Do as I say – not as I do. That’s the essence of a leak that claims to expose high-ranked EU officials as more than simply politicking hypocrites when it comes to implementing the extremely controversial legislation affecting online privacy and encryption.
Namely, interior ministers from EU member countries reportedly want to exempt themselves – but not only – from the looming Child Sexual Abuse (CSAM) Regulation (aka, “chat control“), expected to be adopted as early as in June.

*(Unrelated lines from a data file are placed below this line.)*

$ cat design/flow/run.sh
#!/bin/bash
# the make line also repeats each setting of config.mk as NAME=value (left out here)
make -C /OpenROAD-flow-scripts/flow DESIGN_CONFIG=/design/flow/config.mk WORK_HOME=/design/flow/orfs CLKGATE_MAP_FILE= finish
$ cat design/flow/config.mk
export PLATFORM = sky130hd
export DESIGN_NAME = milestone1
export DESIGN_NICKNAME = milestone1
export VERILOG_FILES = /design/flow/design.v
export SDC_FILE = /design/flow/constraint.sdc
export NUM_CORES = 4
export LEC_CHECK = 0
export ABC_AREA = 1
export CAP_MARGIN = 20
export CORE_MARGIN = 2
export CORE_UTILIZATION = 72
export CTS_CLUSTER_DIAMETER = 206
export MAX_ROUTING_LAYER = met4
export PLACE_DENSITY_LB_ADDON = 0.05
export SETUP_SLACK_MARGIN = 1.75
export SLEW_MARGIN = 20
export TNS_END_PERCENT = 80
$ cat design/flow/constraint.sdc
create_clock -name core_clock -period 12.0 [get_ports {clock}]
set_input_delay 2.4000 -clock core_clock [delete_from_list [all_inputs] [get_ports {clock}]]
set_output_delay 2.4000 -clock core_clock [all_outputs]
set_load 0.01 [all_outputs]
$ cat design/flow/design.v
typedef enum logic [1:0] {
	S_IDLE,
	S_ENABLE_UART_RX,
	S_WAIT_UART_RX,
	S_M1_enable
} top_state_type;
typedef enum logic [4:0] {
	S_M1_IDLE,
	LEAD_IN_0,
	LEAD_IN_1,
	LEAD_IN_2,
	LEAD_IN_3,
	LEAD_IN_4,
	LEAD_IN_5,
	COMM_CASE_1_0,
	COMM_CASE_1_1,
	COMM_CASE_1_2,
	COMM_CASE_1_3,
	COMM_CASE_1_4,
	COMM_CASE_1_5,
	COMM_CASE_2_0,
	COMM_CASE_2_1,
	COMM_CASE_2_2,
	COMM_CASE_2_3,
	COMM_CASE_2_4,
	COMM_CASE_2_5,
	LEAD_OUT_0,
	LEAD_OUT_1,
	LEAD_OUT_2,
	LEAD_OUT_3,
	LEAD_OUT_4,
	LEAD_OUT_5
} M1_state_type;
typedef enum logic [1:0] {
	S_RXC_IDLE,
	S_RXC_SYNC,
	S_RXC_ASSEMBLE_DATA,
	S_RXC_STOP_BIT
} RX_Controller_state_type;
typedef enum logic [2:0] {
	S_US_IDLE,
	S_US_STRIP_FILE_HEADER_1,
	S_US_STRIP_FILE_HEADER_2,
	S_US_START_FIRST_BYTE_RECEIVE,
	S_US_WRITE_FIRST_BYTE,
	S_US_START_SECOND_BYTE_RECEIVE,
	S_US_WRITE_SECOND_BYTE
} UART_SRAM_state_type;
typedef enum logic [3:0] {
	S_VS_WAIT_NEW_PIXEL_ROW,
	S_VS_NEW_PIXEL_ROW_DELAY_1,
	S_VS_NEW_PIXEL_ROW_DELAY_2,
	S_VS_NEW_PIXEL_ROW_DELAY_3,
	S_VS_NEW_PIXEL_ROW_DELAY_4,
	S_VS_NEW_PIXEL_ROW_DELAY_5,
	S_VS_FETCH_PIXEL_DATA_0,
	S_VS_FETCH_PIXEL_DATA_1,
	S_VS_FETCH_PIXEL_DATA_2,
	S_VS_FETCH_PIXEL_DATA_3
} VGA_SRAM_state_type;
`timescale 1ns/100ps
`default_nettype none
module milestone1 (
		input logic clock,                    
		input logic Resetn,
		input logic Enable,
		output	logic [17:0] SRAM_address,
		output 	logic [15:0] SRAM_write_data,
		output	logic SRAM_we_n,
		input		logic [15:0] SRAM_read_data,
		output   logic M1_end
);
logic SRAM_ready;
M1_state_type state;
logic [17:0] U_address; 
logic [17:0] V_address;
logic [17:0] Y_address;
logic [17:0] RGB_address;
logic [63:0] U_values;  
logic [63:0] V_values; 
logic [31:0] Y_values;  
logic [63:0] temp_U;  
logic [63:0] temp_V;  
logic [31:0] temp_prime;  
logic [7:0] Uprime_values;  
logic [7:0] Vprime_values;  
logic [31:0] RGB_values;  
logic [7:0] redo, rede, greeno, greene, blueo, bluee;  
logic [31:0] red_calc, green_calc, blue_calc;  
logic [31:0] Uprime_odd;  
logic [31:0] Vprime_odd;  
logic FC_check;  
logic [7:0] some_counter;  
logic [7:0] pic_end;  
logic [31:0] mult_op1, mult_op2, mult_op3, mult_op4, mult_op5, mult_op6, Mult_result1, Mult_result2, Mult_result3;  
logic [63:0] Mult_result1_long, Mult_result2_long, Mult_result3_long;  
always_ff @(posedge clock or negedge Resetn) begin
	if (~Resetn) begin
		state <= S_M1_IDLE;
		SRAM_address <= 18'h00000;
		SRAM_write_data <= 16'h0000;
		SRAM_we_n <= 1'b1;
		U_address <= 18'd38400; 
		V_address <= 18'd57600;
		Y_address <= 18'h00000;
		RGB_address <= 18'd146944;
		U_values <= 64'b000000;
		V_values <= 64'b000000;
		Y_values <= 32'b00000;
		Uprime_values <= 16'b0000;
		Vprime_values <= 16'b0000;
		Uprime_odd <= 32'b00000;
		Vprime_odd <= 32'b00000;
		RGB_values <= 48'b000000;
		M1_end <= 1'b0;
		some_counter <= 8'b000;
		pic_end <= 8'b000;
		temp_U <= 64'b000000;
		temp_V <= 64'b000000;
		FC_check <= 1'b0;
		end 
		else begin
			case(state)
			S_M1_IDLE: begin
				if (Enable == 1 && pic_end != 240) begin
					U_values <= 64'b000000;
					V_values <= 64'b000000;
					Y_values <= 32'b00000;
					SRAM_we_n <= 1'b1;
					Uprime_values <= 16'b0000;
					Vprime_values <= 16'b0000;
					Uprime_odd <= 32'b00000;
					Vprime_odd <= 32'b00000;
					RGB_values <= 48'b000000;
					some_counter <= 8'h000;
					temp_U <= 64'b000000;
					temp_V <= 64'b000000;
					SRAM_we_n <= 1;
					SRAM_address <= U_address;  
					U_address <= U_address + 1'h1;  
					FC_check <= 1'b0;
					state <= LEAD_IN_0;		
				end
				else  if (pic_end >= 240) begin
					SRAM_we_n <= 1;
					M1_end <= 1'b1;	
				end
			end	
			LEAD_IN_0: begin  
				SRAM_address <= V_address;
				V_address <= V_address + 1'h1;			
				state <= LEAD_IN_1;
			end
			LEAD_IN_1: begin  
				SRAM_address <= Y_address;
				Y_address <= Y_address + 1'h1;		
				state <= LEAD_IN_2;
			end
			LEAD_IN_2: begin  
				SRAM_address <= U_address;
				U_address <= U_address + 1'h1;		
				U_values[63:48] <= SRAM_read_data;  
				state <= LEAD_IN_3;
			end
			LEAD_IN_3: begin  
				SRAM_address <= V_address;
				V_address <= V_address + 1'h1;
				V_values[63:48] <= SRAM_read_data;  
				state <= LEAD_IN_4;
			end
			LEAD_IN_4: begin
				Y_values[31:16] <= SRAM_read_data;  
				state <= LEAD_IN_5;
			end
			LEAD_IN_5:begin  
				U_values[47:32] <= SRAM_read_data;
				state <= COMM_CASE_1_0;			
			end
			COMM_CASE_1_0: begin
				if (FC_check == 0) begin 
					Uprime_values[7:0] <= U_values[63:56];
					Vprime_values[7:0] <= V_values[63:56];
					V_values[47:32] <= SRAM_read_data;
				end else begin
					Uprime_values[7:0] <= U_values[47:40];
					Vprime_values[7:0] <= V_values[47:40];
				end
				Uprime_odd[31:0] <= {{8{temp_prime[31]}},temp_prime[31:8]}; 
				SRAM_we_n <= 1;
				if (some_counter >= 'd156)
					SRAM_address <= U_address;
				else begin
					SRAM_address <= U_address;
					U_address <= U_address + 1'h1;
				end
				state <= COMM_CASE_1_1;
			end
			COMM_CASE_1_1: begin
				Vprime_odd[31:0] <= {{8{temp_prime[31]}},temp_prime[31:8]};
				if (FC_check == 1) begin
					temp_U[63:8] <= U_values[55:0];
					temp_V[63:8] <= V_values[55:0];
				end						
				if (some_counter >= 'd156)
					SRAM_address <= V_address;
				else begin
					SRAM_address <= V_address;
					V_address <= V_address + 1'h1;
				end
				state <= COMM_CASE_1_2;
			end
			COMM_CASE_1_2: begin
				if (FC_check == 1) begin
					U_values[63:0] <= temp_U[63:0];
					V_values[63:0] <= temp_V[63:0];
				end
				RGB_values[31:24] <= rede;  
				RGB_values[23:16] <= bluee;  
				if (some_counter >= 159)
					SRAM_address <= Y_address;
				else begin
					SRAM_address <= Y_address;	
					Y_address <= Y_address + 1'h1;
				end
				state <= COMM_CASE_1_3;				
			end
			COMM_CASE_1_3: begin				
				if (FC_check == 0)
					U_values[31:16] <= SRAM_read_data;
				else
					U_values[23:8] <= SRAM_read_data;
				SRAM_address <= RGB_address;
				RGB_address <= RGB_address + 1'h1;	
				SRAM_we_n <= 0;
				SRAM_write_data <= {{RGB_values[31:24]}, {greene[7:0]}};  
				state <= COMM_CASE_1_4;
			end
			COMM_CASE_1_4: begin
				if (FC_check == 0)
					V_values[31:16] <= SRAM_read_data;
				else
					V_values[23:8] <= SRAM_read_data;
				RGB_values[15:8] <= redo;  
				RGB_values[7:0] <= blueo;  
				SRAM_address <= RGB_address;
				RGB_address <= RGB_address + 1'h1;
				SRAM_write_data <= {{RGB_values[23:16]}, {redo[7:0]}};
				some_counter <= some_counter + 1;
				state <= COMM_CASE_1_5;	
			end
			COMM_CASE_1_5: begin
				Y_values[15:0] <= SRAM_read_data;
				SRAM_write_data <= {{greeno[7:0]}, {RGB_values[7:0]}};
				SRAM_address <= RGB_address;
				RGB_address <= RGB_address + 1'h1;
				if(some_counter == 159)  
					state <= LEAD_OUT_0;	
				else
					state <= COMM_CASE_2_0;
			end
			COMM_CASE_2_0: begin
				if (FC_check == 0) begin
					Uprime_values[7:0] <= U_values[55:48];
					Vprime_values[7:0] <= V_values[55:48];
				end else begin
					Uprime_values[7:0] <= U_values[47:40];
					Vprime_values[7:0] <= V_values[47:40];
				end
				Uprime_odd[31:0] <= {{8{temp_prime[31]}},temp_prime[31:8]};
				SRAM_we_n <= 1;
				SRAM_address <= Y_address;
				Y_address <= Y_address + 1'h1;
				state <= COMM_CASE_2_1;
			end
			COMM_CASE_2_1: begin
				Vprime_odd[31:0] <= {{8{temp_prime[31]}},temp_prime[31:8]}; 
				state <= COMM_CASE_2_2;
			end
			COMM_CASE_2_2: begin
				if (FC_check == 1) begin
					temp_U[63:8] <= U_values[55:0];
					temp_V[63:8] <= V_values[55:0];
				end	
				RGB_values[31:24] <= rede;  
				RGB_values[23:16] <= bluee;  
				state <= COMM_CASE_2_3;
			end
			COMM_CASE_2_3: begin
				if (FC_check == 1) begin
					U_values[63:0] <= temp_U[63:0];
					V_values[63:0] <= temp_V[63:0];
				end	
				Y_values[31:16] <= SRAM_read_data;
				SRAM_address <= RGB_address;
				SRAM_we_n <= 0;
				SRAM_write_data <= {{RGB_values[31:24]}, {greene[7:0]}};  
				RGB_address <= RGB_address + 1'h1;	
				state <= COMM_CASE_2_4;
			end
			COMM_CASE_2_4: begin
				RGB_values[15:8] <= redo;  
				RGB_values[7:0] <= blueo;  
				some_counter <= some_counter + 1;
				SRAM_address <= RGB_address;
				RGB_address <= RGB_address + 1'h1;	
				SRAM_write_data <= {{RGB_values[23:16]}, {redo[7:0]}};
				FC_check <= 1;
				state <= COMM_CASE_2_5;
			end
			COMM_CASE_2_5: begin
				SRAM_address <= RGB_address;
				RGB_address <= RGB_address + 1'h1;	
				SRAM_write_data <= {{greeno[7:0]}, {RGB_values[7:0]}};
				if(some_counter == 159) begin
					state <= LEAD_OUT_0;	
				end
				else
					state <= COMM_CASE_1_0;
			end
			LEAD_OUT_0: begin
				SRAM_we_n <= 1;
				Uprime_values[7:0] <= U_values[47:40];
				Vprime_values[7:0] <= V_values[47:40];		
				Uprime_odd[31:0] <= {{8{temp_prime[31]}},temp_prime[31:8]};
				state <= LEAD_OUT_1;
			end
			LEAD_OUT_1: begin
				Vprime_odd[31:0] <= {{8{temp_prime[31]}},temp_prime[31:8]};
				state <= LEAD_OUT_2;
			end
			LEAD_OUT_2: begin
				RGB_values[31:24] <= rede;  
				RGB_values[23:16] <= bluee;  
				state <= LEAD_OUT_3;
			end
			LEAD_OUT_3: begin
				SRAM_address <= RGB_address;
				SRAM_write_data <= {{RGB_values[31:24]}, {greene[7:0]}};  
				SRAM_we_n <= 0;
				RGB_address <= RGB_address + 1;
				state <= LEAD_OUT_4;
			end
			LEAD_OUT_4: begin
				RGB_values[15:8] <= redo;  
				RGB_values[7:0] <= blueo;  
				FC_check <= 0;
				SRAM_address <= RGB_address;
				SRAM_write_data <= {{RGB_values[23:16]}, {redo[7:0]}};	
				RGB_address <= RGB_address + 1;
				state <= LEAD_OUT_5;
			end
			LEAD_OUT_5: begin
				SRAM_address <= RGB_address;
				SRAM_write_data <= {{greeno[7:0]}, {RGB_values[7:0]}};
				RGB_address <= RGB_address + 1'h1;
				pic_end <= pic_end + 1;
				state <= S_M1_IDLE;
			end
			default: state <= S_M1_IDLE;
			endcase			
end
end
always_comb begin
	mult_op1 = 0;
	mult_op2 = 0;
	mult_op3 = 0;
	mult_op4 = 0;
	mult_op5 = 0;
	mult_op6 = 0;
	case(state)
	COMM_CASE_1_0: begin
	if (FC_check == 0) begin
		mult_op1 = 32'd21;
		mult_op2 = U_values[63:56] + U_values[39:32];
		mult_op3 = -32'd52; 
		mult_op4 = U_values[63:56] + U_values[47:40];
		mult_op5 = 32'd159;
		mult_op6 = U_values[63:56] + U_values[55:48];
	end
	else if (some_counter == 158) begin
		mult_op1 = 32'd21;
		mult_op2 = U_values[63:56] + U_values[39:32];
		mult_op3 = -32'd52; 
		mult_op4 = U_values[55:48] + U_values[39:32];
		mult_op5 = 32'd159;
		mult_op6 = U_values[47:40] + U_values[39:32];
	end
	else begin
		mult_op1 = 32'd21;
		mult_op2 = U_values[63:56] + U_values[23:16];
		mult_op3 = -32'd52; 
		mult_op4 = U_values[55:48] + U_values[31:24];
		mult_op5 = 32'd159;
		mult_op6 = U_values[47:40] + U_values[39:32];
	end
	end
	COMM_CASE_1_1: begin
	if (FC_check == 0) begin
		mult_op1 = 32'd21;
		mult_op2 = V_values[63:56] + V_values[39:32];
		mult_op3 = -32'd52; 
		mult_op4 = V_values[63:56] + V_values[47:40];
		mult_op5 = 32'd159;
		mult_op6 = V_values[63:56] + V_values[55:48];
	end 
	else if (some_counter == 158) begin
		mult_op1 = 32'd21;
		mult_op2 = V_values[63:56] + V_values[39:32];
		mult_op3 = -32'd52; 
		mult_op4 = V_values[55:48] + V_values[39:32];
		mult_op5 = 32'd159;
		mult_op6 = V_values[47:40] + V_values[39:32];
	end
	else begin	
		mult_op1 = 32'd21;
		mult_op2 = V_values[63:56] + V_values[23:16];
		mult_op3 = -32'd52; 
		mult_op4 = V_values[55:48] + V_values[31:24];
		mult_op5 = 32'd159;
		mult_op6 = V_values[47:40] + V_values[39:32];
	end
	end
	COMM_CASE_1_2: begin
		mult_op1 = Y_values[31:24] + (-32'd16);
		mult_op2 = 32'd76284;
		mult_op3 = Vprime_values[7:0] + (-32'd128);
		mult_op4 = 32'd104595;
		mult_op5 = Uprime_values[7:0] + (-32'd128);
		mult_op6 = 32'd132251;
	end
	COMM_CASE_1_3: begin
		mult_op1 = Y_values[31:24] + (-32'd16);
		mult_op2 = 32'd76284;
		mult_op3 = Vprime_values[7:0] + (-32'd128);
		mult_op4 = -32'd53281;
		mult_op5 = Uprime_values[7:0] + (-32'd128);
		mult_op6 = -32'd25624;
	end
	COMM_CASE_1_4: begin
		mult_op1 = Y_values[23:16] + (-32'd16);
		mult_op2 = 32'd76284;
		mult_op3 = Vprime_odd[31:0] + (-32'd128);
		mult_op4 = 32'd104595;
		mult_op5 = Uprime_odd[31:0] + (-32'd128);
		mult_op6 = 32'd132251;
	end
	COMM_CASE_1_5: begin
		mult_op1 = Y_values[23:16] + (-32'd16);
		mult_op2 = 32'd76284;
		mult_op3 = Vprime_odd[31:0] + (-32'd128);
		mult_op4 = -32'd53281;
		mult_op5 = Uprime_odd[31:0] + (-32'd128);
		mult_op6 = -32'd25624;
	end
	COMM_CASE_2_0: begin
	if (FC_check == 0) begin
		mult_op1 = 32'd21;
		mult_op2 = U_values[63:56] + U_values[31:24];
		mult_op3 = -32'd52; 
		mult_op4 = U_values[63:56] + U_values[39:32];
		mult_op5 = 32'd159;
		mult_op6 = U_values[55:48] + U_values[47:40];
	end 
	else if (some_counter == 157) begin
		mult_op1 = 32'd21;
		mult_op2 = U_values[63:56] + U_values[31:24];
		mult_op3 = -32'd52; 
		mult_op4 = U_values[55:48] + U_values[31:24];
		mult_op5 = 32'd159;
		mult_op6 = U_values[47:40] + U_values[39:32];
	end else begin	
		mult_op1 = 32'd21;
		mult_op2 = U_values[63:56] + U_values[23:16];
		mult_op3 = -32'd52; 
		mult_op4 = U_values[55:48] + U_values[31:24];
		mult_op5 = 32'd159;
		mult_op6 = U_values[47:40] + U_values[39:32];
	end
	end
	COMM_CASE_2_1: begin
	if (FC_check == 0) begin
		mult_op1 = 32'd21;
		mult_op2 = V_values[63:56] + V_values[31:24];
		mult_op3 = -32'd52; 
		mult_op4 = V_values[63:56] + V_values[39:32];
		mult_op5 = 32'd159;
		mult_op6 = V_values[55:48] + V_values[47:40];
	end else if (some_counter == 157) begin
		mult_op1 = 32'd21;
		mult_op2 = V_values[63:56] + V_values[31:24];
		mult_op3 = -32'd52; 
		mult_op4 = V_values[55:48] + V_values[31:24];
		mult_op5 = 32'd159;
		mult_op6 = V_values[47:40] + V_values[39:32];
	end else begin	
		mult_op1 = 32'd21;
		mult_op2 = V_values[63:56] + V_values[23:16];
		mult_op3 = -32'd52; 
		mult_op4 = V_values[55:48] + V_values[31:24];
		mult_op5 = 32'd159;
		mult_op6 = V_values[47:40] + V_values[39:32];
	end
	end
	COMM_CASE_2_2: begin
		mult_op1 = Y_values[15:8] + (-32'd16);
		mult_op2 = 32'd76284;
		mult_op3 = Vprime_values[7:0] + (-32'd128);
		mult_op4 = 32'd104595;
		mult_op5 = Uprime_values[7:0] + (-32'd128);
		mult_op6 = 32'd132251;
	end
	COMM_CASE_2_3: begin
		mult_op1 = Y_values[15:8] + (-32'd16);
		mult_op2 = 32'd76284;
		mult_op3 = Vprime_values[7:0] + (-32'd128);
		mult_op4 = -32'd53281;
		mult_op5 = Uprime_values[7:0] + (-32'd128);
		mult_op6 = -32'd25624;
	end
	COMM_CASE_2_4: begin
		mult_op1 = Y_values[7:0] + (-32'd16);
		mult_op2 = 32'd76284;
		mult_op3 = Vprime_odd[31:0] + (-32'd128);
		mult_op4 = 32'd104595;
		mult_op5 = Uprime_odd[31:0] + (-32'd128);
		mult_op6 = 32'd132251;
	end
	COMM_CASE_2_5: begin
		mult_op1 = Y_values[7:0] + (-32'd16);
		mult_op2 = 32'd76284;
		mult_op3 = Vprime_odd[31:0] + (-32'd128);
		mult_op4 = -32'd53281;
		mult_op5 = Uprime_odd[31:0] + (-32'd128);
		mult_op6 = -32'd25624;
	end
	LEAD_OUT_0: begin
		mult_op1 = 32'd21;
		mult_op2 = U_values[63:56] + U_values[47:40];
		mult_op3 = -32'd52; 
		mult_op4 = U_values[55:48] + U_values[47:40];
		mult_op5 = 32'd159;
		mult_op6 = U_values[47:40] + U_values[47:40];
	end
	LEAD_OUT_1: begin
		mult_op1 = 32'd21;
		mult_op2 = V_values[63:56] + V_values[47:40];
		mult_op3 = -32'd52; 
		mult_op4 = V_values[55:48] + V_values[47:40];
		mult_op5 = 32'd159;
		mult_op6 = V_values[47:40] + V_values[47:40];
	end
	LEAD_OUT_2: begin
		mult_op1 = Y_values[15:8] + (-32'd16);
		mult_op2 = 32'd76284;
		mult_op3 = Vprime_values[7:0] + (-32'd128);
		mult_op4 = 32'd104595;
		mult_op5 = Uprime_values[7:0] + (-32'd128);
		mult_op6 = 32'd132251;
	end
	LEAD_OUT_3: begin
		mult_op1 = Y_values[15:8] + (-32'd16);
		mult_op2 = 32'd76284;
		mult_op3 = Vprime_values[7:0] + (-32'd128);
		mult_op4 = -32'd53281;
		mult_op5 = Uprime_values[7:0] + (-32'd128);
		mult_op6 = -32'd25624;
	end
	LEAD_OUT_4: begin
		mult_op1 = Y_values[7:0] + (-32'd16);
		mult_op2 = 32'd76284;
		mult_op3 = Vprime_odd[31:0] + (-32'd128);
		mult_op4 = 32'd104595;
		mult_op5 = Uprime_odd[31:0] + (-32'd128);
		mult_op6 = 32'd132251;
	end
	LEAD_OUT_5: begin
		mult_op1 = Y_values[7:0] + (-32'd16);
		mult_op2 = 32'd76284;
		mult_op3 = Vprime_odd[31:0] + (-32'd128);
		mult_op4 = -32'd53281;
		mult_op5 = Uprime_odd[31:0] + (-32'd128);
		mult_op6 = -32'd25624;
	end
	endcase
end
assign Mult_result1_long = mult_op1* mult_op2;
assign Mult_result2_long = mult_op3* mult_op4;
assign Mult_result3_long = mult_op5* mult_op6;
assign Mult_result1 = Mult_result1_long[31:0];
assign Mult_result2 = Mult_result2_long[31:0];
assign Mult_result3 = Mult_result3_long[31:0];
assign temp_prime[31:0] = Mult_result1 + Mult_result2 + Mult_result3 + 32'd128;
always_comb begin
	red_calc = Mult_result1 + Mult_result2;
	green_calc = Mult_result1 + Mult_result2 + Mult_result3;
	blue_calc = Mult_result1 + Mult_result3;
	if(red_calc[31] == 1) begin
		redo = 8'd0;
		rede = 8'd0;
	end else 
	if(red_calc[30:24] > 0) begin
			redo = 8'd255;
			rede = 8'd255;
	end else begin
		redo = red_calc[23:16];
		rede = red_calc[23:16];
	end
	if(green_calc[31] == 1) begin
		greeno = 8'd0;
		greene = 8'd0;
	end else 
	if(green_calc[30:24] > 0) begin
			greeno = 8'd255;
			greene = 8'd255;
	end else begin
		greeno = green_calc[23:16];
		greene = green_calc[23:16];
	end
	if(blue_calc[31] == 1) begin
		blueo = 8'd0;
		bluee = 8'd0;
	end else 
	if(blue_calc[30:24] > 0) begin
			blueo = 8'd255;
			bluee = 8'd255;
	end else begin
		blueo = blue_calc[23:16];
		bluee = blue_calc[23:16];
	end
end
endmodule
==> summary.txt, run 1 <==
Implementation results. The run stopped with a tool error. Per the run summary, the flow got no further than 5_1_grt. The first error in the log reads "[ERROR GRT-0232] Routing congestion too high. Check the congestion heatmap in the GUI". The most used flip-flop cell after synthesis is sky130_fd_sc_hd__dfrtp_1.

Distinct cell type count after synthesis landed at 82. In this run the cell area of the synthesized design comes to 68,670 um^2. Post-synthesis compound-gate area fraction landed at 9.968%. In the Yosys report, the sequential cells make up 17.45% of the chip area. Total core area landed at ~95,000 um^2. The most common cell in the synthesized netlist is sky130_fd_sc_hd__inv_1. Starting utilization of the core area landed at 72.49%. Simple-gate portion of the synthesized area landed at 17.92%. For this design, Yosys synthesis ends with a cell count of around 8,600. Half-perimeter wire length after placement landed at 211.0 mm.

Looking at the clock tree report, the root buffer type is sky130_fd_sc_hd__clkbuf_16. Area of the die landed at 97,860 um^2. Area of the synthesized netlist per yosys stat landed at 68,670 um^2. CTS buffer count landed at 50. Global routing used 84.75% of the available tracks. Adder and majority gate portion of the synthesized area landed at between 30% and 40%. Counting flops with an async set or reset pin after synthesis yields a share of 100.0%.

The share of synthesized area in the top cell type comes to 27.43%. By area the synthesized netlist is led by sky130_fd_sc_hd__fa_1 (27%), sky130_fd_sc_hd__dfrtp_1 (17%), sky130_fd_sc_hd__inv_1 (11%). Yosys reports that the most numerous cell types are sky130_fd_sc_hd__inv_1 (1,953), sky130_fd_sc_hd__nand2_1 (1,557), sky130_fd_sc_hd__fa_1 (941). Post-synth tally of flip-flops with integrated enable landed at 0. Per the gpl log, the routability congestion estimate is 1.106. Register bit total from synthesis landed at 478. In this run, post-CTS hold repair placed 0 buffers. The H-tree generated during clock tree synthesis spans 2 levels. Number of clock sinks landed at approximately 480. Y dimension of the die landed at 312.8 um.

Yosys warning count landed at 1. The global route stage reports its total congestion overflow as roughly 450. Standard-cell row count landed at around 110. Summing the areas of all xor and xnor instances in the mapped netlist gives 3.710% of the synthesized area. The number of nets in the synthesized netlist is just over 10,000. Number of buffers on the longest clock path landed at 3. Area fraction in mux cells landed at 0.5739%.

Cell count after synthesis landed at 8,560. Count of input and output buffers landed at 54. The horizontal die dimension reported for this design is approximately 310 um. The floorplan report gives the top-level pin count as 55. sky130_fd_sc_hd__fa_1 takes more of the synthesized area than any other cell. Among the non-sequential cells, adder cells take the most area.

After synthesis, the mean cell area works out to 8.022 um^2.
## what timing repair did
item,in CTS
resized,312
setup endpoints to repair,88
cloned,2
setup buffers,51
pin swaps,142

Pushed by supporters as being exactly what it says on the tin – the proposed new rules are at the same time criticized as a vehicle for indiscriminate mass surveillance of everyone’s online communications, and a way to weaken true encryption deployed by platforms – a vital component of internet security, once again, affecting everyone who goes online, children included.
German member of European Parliament (MEP), Pirate Party member, and lawyer Patrick Breyer, who has been investing a lot of time and energy in drawing EU public’s attention to the dangers that come with the regulation, is now quoting leaked documents published by the French site Contexte, which may or may not prove the context of the already troubled proposed rules, just got even worse.
That’s because, according to Contexte, “EU interior ministers want to exempt professional accounts of staff of intelligence agencies, police and military from the envisaged scanning of chats and messages.”
In addition to ministers, police, and spies, anything that’s labeled as “professional secret” is also supposed to be exempt from this highly invasive (when it comes to everybody else in the EU) type of content scanning.